** Dataset content follows **
## src/mbc3_pkg.sv

```systemverilog
package mbc3_pkg;

   // cartridge geometry
   localparam int ROM_SEL_BITS   = 7;
   localparam int RAM_SEL_COUNT  = 4;
   localparam int RAM_SEL_BITS   = 2;
   localparam int MAP_BITS       = 21;
   localparam int ROM_PAGE_BITS  = 14;
   localparam int RAM_PAGE_BITS  = 13;

   // item commands
   localparam logic [1:0] CMD_WRITE = 2'd0;
   localparam logic [1:0] CMD_READ  = 2'd1;
   localparam logic [1:0] CMD_TICK  = 2'd2;

   // result targets
   localparam logic [2:0] TGT_NONE = 3'd0;
   localparam logic [2:0] TGT_ROM  = 3'd1;
   localparam logic [2:0] TGT_RAM  = 3'd2;
   localparam logic [2:0] TGT_RTC  = 3'd3;
   localparam logic [2:0] TGT_CTRL = 3'd4;

   // bus regions, address bits 15:13
   localparam logic [2:0] RGN_ENABLE  = 3'd0;
   localparam logic [2:0] RGN_ROMBANK = 3'd1;
   localparam logic [2:0] RGN_SELECT  = 3'd2;
   localparam logic [2:0] RGN_LATCH   = 3'd3;
   localparam logic [2:0] RGN_EXTRAM  = 3'd5;

   // data codes decoded on control writes
   localparam logic [3:0] RAM_KEY      = 4'hA;
   localparam logic [7:0] RAM_SEL_LAST = 8'd3;
   localparam logic [7:0] LATCH_ARM    = 8'h00;
   localparam logic [7:0] LATCH_FIRE   = 8'h01;

   // rtc register indexes
   localparam logic [2:0] RTC_SEC     = 3'd0;
   localparam logic [2:0] RTC_MIN     = 3'd1;
   localparam logic [2:0] RTC_HOUR    = 3'd2;
   localparam logic [2:0] RTC_DAY_LO  = 3'd3;
   localparam logic [2:0] RTC_DAY_HI  = 3'd4;
   localparam logic [7:0] RTC_SEL_LO  = 8'h08;
   localparam logic [7:0] RTC_SEL_HI  = 8'h0C;

   typedef struct packed {
      logic       tick;
      logic       reg_write;
      logic [2:0] index;
      logic [7:0] data;
      logic       latch_zero;
      logic       latch_one;
   } rtc_ctl_type;

endpackage

```

## src/mbc3_req_if.sv

```systemverilog
interface mbc3_req_if;
   logic        valid;
   logic        ready;
   logic [1:0]  command;
   logic [15:0] address;
   logic [7:0]  write_data;

   modport source (output valid, command, address, write_data, input ready);
   modport sink (input valid, command, address, write_data, output ready);
endinterface

```

## src/mbc3_rsp_if.sv

```systemverilog
interface mbc3_rsp_if;
   logic        valid;
   logic        ready;
   logic [2:0]  target;
   logic [20:0] mapped_address;
   logic [7:0]  read_data;

   modport source (output valid, target, mapped_address, read_data, input ready);
   modport sink (input valid, target, mapped_address, read_data, output ready);
endinterface

```

## src/mbc3_rtc.sv

```systemverilog
module mbc3_rtc
   import mbc3_pkg::*;
(
   input  logic        clock,
   input  logic        reset,
   input  rtc_ctl_type ctl,
   output logic [7:0]  rd_data
);

   logic [5:0] sec_ff, sec_in;
   logic [5:0] min_ff, min_in;
   logic [4:0] hour_ff, hour_in;
   logic [8:0] day_ff, day_in;
   logic       ovf_ff, ovf_in;
   logic [7:0] hi_byte_ff, hi_byte_in;
   logic       halted_ff, halted_in;
   logic       armed_ff, armed_in;

   always_comb begin
      sec_in     = sec_ff;
      min_in     = min_ff;
      hour_in    = hour_ff;
      day_in     = day_ff;
      ovf_in     = ovf_ff;
      hi_byte_in = hi_byte_ff;
      halted_in  = halted_ff;
      armed_in   = armed_ff;

      if (ctl.tick && !halted_ff) begin
         // cascade: out-of-range counts wrap at width without carry
         if (sec_ff == 6'd59) begin
            sec_in = '0;
            if (min_ff == 6'd59) begin
               min_in = '0;
               if (hour_ff == 5'd23) begin
                  hour_in = '0;
                  if (day_ff == 9'h1FF) begin
                     day_in = '0;
                     ovf_in = 1'b1;
                  end else begin
                     day_in = day_ff + 9'd1;
                  end
               end else begin
                  hour_in = hour_ff + 5'd1;
               end
            end else begin
               min_in = min_ff + 6'd1;
            end
         end else begin
            sec_in = sec_ff + 6'd1;
         end
      end

      if (ctl.reg_write) begin
         case (ctl.index)
            RTC_SEC:    sec_in  = ctl.data[5:0];
            RTC_MIN:    min_in  = ctl.data[5:0];
            RTC_HOUR:   hour_in = ctl.data[4:0];
            RTC_DAY_LO: day_in  = {day_ff[8], ctl.data};
            default: begin
               day_in     = {ctl.data[0], day_ff[7:0]};
               ovf_in     = ctl.data[7];
               hi_byte_in = ctl.data;
            end
         endcase
      end

      if (ctl.latch_zero) begin
         armed_in = 1'b1;
      end else if (ctl.latch_one) begin
         if (armed_ff) begin
            halted_in = !halted_ff;
         end
         armed_in = 1'b0;
      end
   end

   // read reflects state after this item's write
   always_comb begin
      case (ctl.index)
         RTC_SEC:    rd_data = {2'b00, sec_in};
         RTC_MIN:    rd_data = {2'b00, min_in};
         RTC_HOUR:   rd_data = {3'b000, hour_in};
         RTC_DAY_LO: rd_data = day_in[7:0];
         default:    rd_data = {ovf_in, halted_in, hi_byte_in[5:1], day_in[8]};
      endcase
   end

   always_ff @(posedge clock) begin
      if (reset) begin
         sec_ff     <= '0;
         min_ff     <= '0;
         hour_ff    <= '0;
         day_ff     <= '0;
         ovf_ff     <= 1'b0;
         hi_byte_ff <= '0;
         halted_ff  <= 1'b1;
         armed_ff   <= 1'b0;
      end else begin
         sec_ff     <= sec_in;
         min_ff     <= min_in;
         hour_ff    <= hour_in;
         day_ff     <= day_in;
         ovf_ff     <= ovf_in;
         hi_byte_ff <= hi_byte_in;
         halted_ff  <= halted_in;
         armed_ff   <= armed_in;
      end
   end

   // a halted clock ignores ticks
   assert property (@(posedge clock) disable iff (reset)
      (ctl.tick && halted_ff && !ctl.reg_write) |=> $stable(sec_ff))
      else $error("rtc advanced while halted");

   // day overflow only sets through a wrap or a day-high write
   assert property (@(posedge clock) disable iff (reset)
      (!ovf_ff && !ctl.reg_write && !(ctl.tick && day_ff == 9'h1FF)) |=> !ovf_ff)
      else $error("day overflow set unexpectedly");

   // a write of one always disarms the halt toggle
   assert property (@(posedge clock) disable iff (reset)
      ctl.latch_one |=> !armed_ff)
      else $error("halt toggle still armed");

endmodule

```

## src/mbc3_bank_mapper_with_rtc.sv

```systemverilog
// channel | dir | handshake   | payload
// req     | in  | valid/ready | command, address, write_data
// rsp     | out | valid/ready | target, mapped_address, read_data
//
// one item per cycle while the rsp output is not stalled: decode and the rtc counter cascade are
// combinational, and the result lands in the rsp output register at the accept edge
// state (bank selects, enable, rtc counters) updates at that same edge
// req.ready is high while the output register is empty or being drained
// synchronous active-high reset: rom bank 1, clock halted, other state zero; rsp payload is not reset
module mbc3_bank_mapper_with_rtc
   import mbc3_pkg::*;
(
   input  logic        clock,
   input  logic        reset,
   mbc3_req_if.sink    req,
   mbc3_rsp_if.source  rsp
);

   logic                     accept;
   logic                     is_wr, is_rd, is_tick;
   logic [2:0]               region;
   logic                     ext_hit;

   logic [ROM_SEL_BITS-1:0]  rom_sel_ff, rom_sel_in;
   logic [ROM_SEL_BITS-1:0]  rom_pick;
   logic [RAM_SEL_BITS-1:0]  ram_sel_ff, ram_sel_in;
   logic                     rtc_mode_ff, rtc_mode_in;
   logic [2:0]               rtc_index_ff, rtc_index_in;
   logic                     ram_en_ff, ram_en_in;

   rtc_ctl_type              rtc_ctl;
   logic [7:0]               rtc_rd;

   logic                     rsp_valid_ff, rsp_valid_in;
   logic [2:0]               target_ff, target_in;
   logic [MAP_BITS-1:0]      mapped_ff, mapped_in;
   logic [7:0]               rdata_ff, rdata_in;
   logic [MAP_BITS-1:0]      ram_map, rom_map;

   assign req.ready = !rsp_valid_ff || rsp.ready;
   assign accept    = req.valid && req.ready;

   assign is_wr   = accept && (req.command == CMD_WRITE);
   assign is_rd   = accept && (req.command == CMD_READ);
   assign is_tick = accept && (req.command == CMD_TICK);
   assign region  = req.address[15:13];
   // external ram window only answers while enabled
   assign ext_hit = (region == RGN_EXTRAM) && ram_en_ff;

   assign rom_pick = ROM_SEL_BITS'(req.write_data);

   assign ram_map = (MAP_BITS'(ram_sel_ff % RAM_SEL_COUNT) << RAM_PAGE_BITS)
                  + MAP_BITS'(req.address[RAM_PAGE_BITS-1:0]);
   assign rom_map = (MAP_BITS'(rom_sel_ff) << ROM_PAGE_BITS)
                  | MAP_BITS'(req.address[ROM_PAGE_BITS-1:0]);

   // control register writes
   always_comb begin
      rom_sel_in   = rom_sel_ff;
      ram_sel_in   = ram_sel_ff;
      rtc_mode_in  = rtc_mode_ff;
      rtc_index_in = rtc_index_ff;
      ram_en_in    = ram_en_ff;
      if (is_wr) begin
         case (region)
            RGN_ENABLE: ram_en_in = (req.write_data[3:0] == RAM_KEY);
            RGN_ROMBANK: begin
               // bank zero maps to bank one
               rom_sel_in = (rom_pick == '0) ? ROM_SEL_BITS'(1) : rom_pick;
            end
            RGN_SELECT: begin
               if (req.write_data <= RAM_SEL_LAST) begin
                  rtc_mode_in = 1'b0;
                  ram_sel_in  = RAM_SEL_BITS'(req.write_data);
               end else if (req.write_data inside {[RTC_SEL_LO:RTC_SEL_HI]}) begin
                  rtc_mode_in  = 1'b1;
                  rtc_index_in = 3'(req.write_data - RTC_SEL_LO);
               end
            end
            default: ;
         endcase
      end
   end

   // rtc controls for this item
   always_comb begin
      rtc_ctl.tick       = is_tick;
      rtc_ctl.reg_write  = is_wr && ext_hit && rtc_mode_ff;
      rtc_ctl.index      = rtc_index_ff;
      rtc_ctl.data       = req.write_data;
      rtc_ctl.latch_zero = is_wr && (region == RGN_LATCH) && (req.write_data == LATCH_ARM);
      rtc_ctl.latch_one  = is_wr && (region == RGN_LATCH) && (req.write_data == LATCH_FIRE);
   end

   mbc3_rtc u_rtc (
      .clock   (clock),
      .reset   (reset),
      .ctl     (rtc_ctl),
      .rd_data (rtc_rd)
   );

   // result for the accepted item
   always_comb begin
      target_in = TGT_NONE;
      mapped_in = '0;
      rdata_in  = '0;
      if (is_wr) begin
         if (region inside {RGN_ENABLE, RGN_ROMBANK, RGN_SELECT, RGN_LATCH}) begin
            target_in = TGT_CTRL;
         end else if (ext_hit) begin
            if (rtc_mode_ff) begin
               target_in = TGT_RTC;
               rdata_in  = rtc_rd;
            end else begin
               target_in = TGT_RAM;
               mapped_in = ram_map;
            end
         end
      end else if (is_rd) begin
         if (region inside {RGN_ENABLE, RGN_ROMBANK}) begin
            target_in = TGT_ROM;
            mapped_in = MAP_BITS'(req.address);
         end else if (region inside {RGN_SELECT, RGN_LATCH}) begin
            target_in = TGT_ROM;
            mapped_in = rom_map;
         end else if (ext_hit) begin
            if (rtc_mode_ff) begin
               target_in = TGT_RTC;
               rdata_in  = rtc_rd;
            end else begin
               target_in = TGT_RAM;
               mapped_in = ram_map;
            end
         end
      end
   end

   assign rsp_valid_in = accept || (rsp_valid_ff && !rsp.ready);

   always_ff @(posedge clock) begin
      if (reset) begin
         rom_sel_ff   <= ROM_SEL_BITS'(1);
         ram_sel_ff   <= '0;
         rtc_mode_ff  <= 1'b0;
         rtc_index_ff <= RTC_SEC;
         ram_en_ff    <= 1'b0;
         rsp_valid_ff <= 1'b0;
      end else begin
         rom_sel_ff   <= rom_sel_in;
         ram_sel_ff   <= ram_sel_in;
         rtc_mode_ff  <= rtc_mode_in;
         rtc_index_ff <= rtc_index_in;
         ram_en_ff    <= ram_en_in;
         rsp_valid_ff <= rsp_valid_in;
      end
   end

   // output payload, loaded only on accept
   always_ff @(posedge clock) begin
      if (accept) begin
         target_ff <= target_in;
         mapped_ff <= mapped_in;
         rdata_ff  <= rdata_in;
      end
   end

   assign rsp.valid          = rsp_valid_ff;
   assign rsp.target         = target_ff;
   assign rsp.mapped_address = mapped_ff;
   assign rsp.read_data      = rdata_ff;

   assert property (@(posedge clock) disable iff (reset) rom_sel_ff != '0)
      else $error("rom bank select reached zero");

   assert property (@(posedge clock) disable iff (reset)
      (accept && req.command == CMD_TICK) |=> (rsp.valid && rsp.target == TGT_NONE))
      else $error("tick item gave a non-empty result");

   assert property (@(posedge clock) disable iff (reset)
      accept |=> ((rsp.target != TGT_RAM && rsp.target != TGT_RTC) || $past(ram_en_ff)))
      else $error("external ram access while disabled");

   assert property (@(posedge clock) disable iff (reset)
      (rsp.valid && rsp.target != TGT_RTC) |-> (rsp.read_data == 8'd0))
      else $error("read data set outside rtc access");

   assert property (@(posedge clock) disable iff (reset)
      rtc_index_ff <= RTC_DAY_HI)
      else $error("rtc index out of range");

endmodule
```

## src/flat_wrapper.sv

```systemverilog
// flat-port wrapper written by rule: the top's interface ports become plain ports
module mbc3_bank_mapper_with_rtc_flat import mbc3_pkg::*;
  (clock, reset, req_valid, req_command, req_address, req_write_data, req_ready, rsp_valid, rsp_target, rsp_mapped_address, rsp_read_data, rsp_ready);
  mbc3_req_if req_i ();
  mbc3_rsp_if rsp_i ();
  input  logic clock;
  input  logic reset;
  input wire logic [$bits(req_i.valid)-1:0] req_valid;
  input wire logic [$bits(req_i.command)-1:0] req_command;
  input wire logic [$bits(req_i.address)-1:0] req_address;
  input wire logic [$bits(req_i.write_data)-1:0] req_write_data;
  output wire logic [$bits(req_i.ready)-1:0] req_ready;
  output wire logic [$bits(rsp_i.valid)-1:0] rsp_valid;
  output wire logic [$bits(rsp_i.target)-1:0] rsp_target;
  output wire logic [$bits(rsp_i.mapped_address)-1:0] rsp_mapped_address;
  output wire logic [$bits(rsp_i.read_data)-1:0] rsp_read_data;
  input wire logic [$bits(rsp_i.ready)-1:0] rsp_ready;
  assign req_i.valid = req_valid;
  assign req_i.command = req_command;
  assign req_i.address = req_address;
  assign req_i.write_data = req_write_data;
  assign req_ready = req_i.ready;
  assign rsp_valid = rsp_i.valid;
  assign rsp_target = rsp_i.target;
  assign rsp_mapped_address = rsp_i.mapped_address;
  assign rsp_read_data = rsp_i.read_data;
  assign rsp_i.ready = rsp_ready;
  mbc3_bank_mapper_with_rtc u_core (.clock(clock), .reset(reset), .req(req_i), .rsp(rsp_i));
endmodule
```

## config.mk

```make
export PLATFORM = sky130hd
export DESIGN_NAME = mbc3_bank_mapper_with_rtc_flat
export DESIGN_NICKNAME = d
export VERILOG_FILES = /design/src/mbc3_pkg.sv /design/src/mbc3_req_if.sv /design/src/mbc3_rsp_if.sv /design/src/mbc3_rtc.sv /design/src/mbc3_bank_mapper_with_rtc.sv /design/src/flat_wrapper.sv
export SDC_FILE = /design/constraint.sdc
export NUM_CORES = 1
export LEC_CHECK = 0
export ABC_AREA = 1
export BUFFER_PORTS_ARGS = -buffer_cell sky130_fd_sc_hd__buf_2
export CORE_MARGIN = 2
export CORE_UTILIZATION = 58
export CTS_CLUSTER_DIAMETER = 50
export DETAILED_ROUTE_END_ITERATION = 16
export MAX_ROUTING_LAYER = met4
export PLACE_DENSITY = 0.84
export SYNTH_ARGS = -nofsm -noshare
export SYNTH_HDL_FRONTEND = slang
export SYNTH_SLANG_ARGS = --single-unit
```

## constraint.sdc

```tcl
create_clock -name clock -period 3.2 [get_ports clock]
set_input_delay 0.64 -clock clock [delete_from_list [all_inputs] [get_ports clock]]
set_output_delay 0.64 -clock clock [all_outputs]
set_load 0.01 [all_outputs]
```

# Word-level counts from Yosys, hierarchy flattened
# Index checks and enable logic that the tools add are counted.
[totals]
reg_bits = 82
out_inout_bits = 34
inputBits = 30
[classes]
mux = 61
add_sub_neg = 6
bitwise_logic = 3
eq_ne = 15
reduce_logical = 36
n_lt_le_gt_ge = 3
[op_table]
columns = ["op", "n"]
rows = [
  ["two-way mux 21 bit", 7],
  ["two-way mux 6 bit", 11],
  ["two-way mux 8 bit", 7],
  ["two-way mux 9 bit", 6],
  ["one-hot mux 8 bit (4 select lines)", 1],
  ["two-way mux 5 bit", 6],
  ["OR 21 x 14 -> 21 bit", 1],
  ["two-way mux 3 bit", 6],
  ["one-hot mux 9 bit (2 select lines)", 1],
  ["adder 15 x 13 -> 16 bit", 1],
  ["two-way mux 1 bit", 15],
  ["logical AND 1 bit", 13],
  ["adder 6 x 1 -> 6 bit, second input constant", 2],
  ["== test 3 x 2 -> 1 bit, second input constant", 4],
  ["== test 6 bit, second input constant", 2],
  ["adder 9 x 1 -> 9 bit, second input constant", 1],
  ["== test 9 bit, second input constant", 1],
  ["== test 8 x 1 -> 1 bit, second input constant", 1],
  [">= comparator 8 x 4 -> 1 bit, second input constant", 1],
  ["<= comparator 8 x 2 -> 1 bit, second input constant", 1],
  ["<= comparator 8 x 4 -> 1 bit, second input constant", 1],
  ["zero test 8 bit", 1],
  ["nonzero test 2 bit", 4],
  ["zero test 7 bit", 1],
  ["other kinds (20)", 29],
]

# Logic depth before layout (Yosys ltp)
# Gate-level depths: netlist of the first run.
[depth]
word_depth = 15
mapped_depth = 14
mapped_depth_nobuf = 14

# Modules after synthesis
# From an unflattened synthesis of the first run, not the netlist that was laid out.
[unflattened]
hier_cells = 626
hier_area_um2 = 4738.3
[modules_own_cells]
columns = ["module", "cells_per_inst", "area_each_um2", "seq_area_each_um2", "n_inst"]
rows = [
  ["mbc3_rtc", 412, 2536.2, 680.7, 1],
  ["mbc3_bank_mapper_with_rtc", 214, 2202.1, 1261.2, 1],
]

# Worst setup path before layout of the first run
# Ideal clock, no wire load.
[synth_path]
kind = "input -> register"
from = "in rsp_ready"
to = "reg u_core.rdata_ff[3] (netlist: u_core.rsp.read_data[3]) (data pin)"
slack_ns = 0.578
arrival_time_ns = 2.371
required_time_ns = 2.948
n_path_buf = 0
path_stages = 13
path_cell_list = "inv_1 a21oi_4 nand2_2 nor2_8 nand2_4 inv_4 nand2_4 nand3_1 nand2_1 nand2_1 nor2_1 nor2_1 nor2_1"
[synth_via]
elab_chain_len = 14
elab_cells_between_ends = 29
cone_classes = "mux: 21; reduce/logical: 8"
[synth_lines]
columns = ["item", "line", "text"]
rows = [
  ["start: declaration", "flat_wrapper.sv:17", "input wire logic [$bits(rsp_i.ready)-1:0] rsp_ready;"],
  ["logical OR 1 bit *", "mbc3_bank_mapper_with_rtc.sv:40", "assign req.ready = !rsp_valid_ff || rsp.ready;"],
  ["logical AND 1 bit *", "mbc3_bank_mapper_with_rtc.sv:41", "assign accept = req.valid && req.ready;"],
  ["logical AND 1 bit", "mbc3_bank_mapper_with_rtc.sv:45", "assign is_tick = accept && (req.command == CMD_TICK);"],
  ["logical AND 1 bit", "mbc3_rtc.sv:29", "if (ctl.tick && !halted_ff) begin"],
  ["two-way mux 9 bit, or another cell as far along", "mbc3_rtc.sv:29", ""],
  ["one-hot mux 9 bit (2 select lines), or another cell as far along", "mbc3_rtc.sv:55", "case (ctl.index)"],
  ["two-way mux 9 bit, or another cell as far along", "mbc3_rtc.sv:54", "if (ctl.reg_write) begin"],
  ["one-hot mux 8 bit (4 select lines)", "mbc3_rtc.sv:80", "case (ctl.index)"],
  ["two-way mux 8 bit", "mbc3_bank_mapper_with_rtc.sv:111, mbc3_bank_mapper_with_rtc.sv:127", ""],
  ["two-way mux 8 bit", "mbc3_bank_mapper_with_rtc.sv:110, mbc3_bank_mapper_with_rtc.sv:126", ""],
  ["two-way mux 8 bit", "mbc3_bank_mapper_with_rtc.sv:123", "end else if (region inside {RGN_SELECT, RGN_LATCH}) begin"],
  ["two-way mux 8 bit", "mbc3_bank_mapper_with_rtc.sv:120", "if (region inside {RGN_ENABLE, RGN_ROMBANK}) begin"],
  ["two-way mux 8 bit", "mbc3_bank_mapper_with_rtc.sv:119", "end else if (is_rd) begin"],
  ["two-way mux 8 bit *", "mbc3_bank_mapper_with_rtc.sv:107", "if (is_wr) begin"],
  ["named net u_core.rdata_in[3]", "mbc3_bank_mapper_with_rtc.sv:37", "logic [7:0] rdata_ff, rdata_in;"],
  ["end signal: assignment", "mbc3_bank_mapper_with_rtc.sv:163", "rdata_ff <= rdata_in;"],
  ["end: declaration", "mbc3_bank_mapper_with_rtc.sv:37", ""],
]
# Mark *: on every way through the listed nets, which the timed path passes. The rest lies on a longest branch.
# A chain may end at the register's enable or synchronous reset.

# Worst setup path after layout of the first run
[layout_path]
from = "in rsp_ready"
to = "reg u_core.rdata_ff[4] (netlist: u_core.rsp.read_data[4]) (data pin)"
# Same word-level chain as after synthesis.

==> results of run 1 <==
-- cell families (layout without fill, tap and decap cells) --
kind of cell | after synthesis | in the layout | share of synthesized area (%)
simple gates | 337 | 337 | 34.2
buf+inv | 109 | 178 | 9.46
flops | 81 | 81 | 43.6
compound gates | 80 | 80 | 10.6
fa+ha+maj | 5 | 5 | 1.40
xor+xnor | 4 | 4 | 0.786
-- synth_stat cells, drive strengths merged (2+ instances only) --
library cell  count  area share [%]
nand3            54             6.6
nand4             8             1.1
xor2              4            0.79
o211ai            3            0.51
nor3             11             1.7
nand2           168              15
a21oi            29             3.5
o21bai            3            0.51
buf               4            0.56
nor2             91             9.2
o21ai            30             3.4
ha                5             1.4
nand3b            2            0.34
inv              97             8.2
o22ai             8             1.1
edfxtp           32              22
dfxtp            49              22
clkbuf            8            0.67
** End of Dataset content **
● Activity
Show every line from the entries above in which the word "sink" appears.

● Task solution
   modport sink (input valid, command, address, write_data, output ready);
   modport sink (input valid, target, mapped_address, read_data, output ready);
   mbc3_req_if.sink    req,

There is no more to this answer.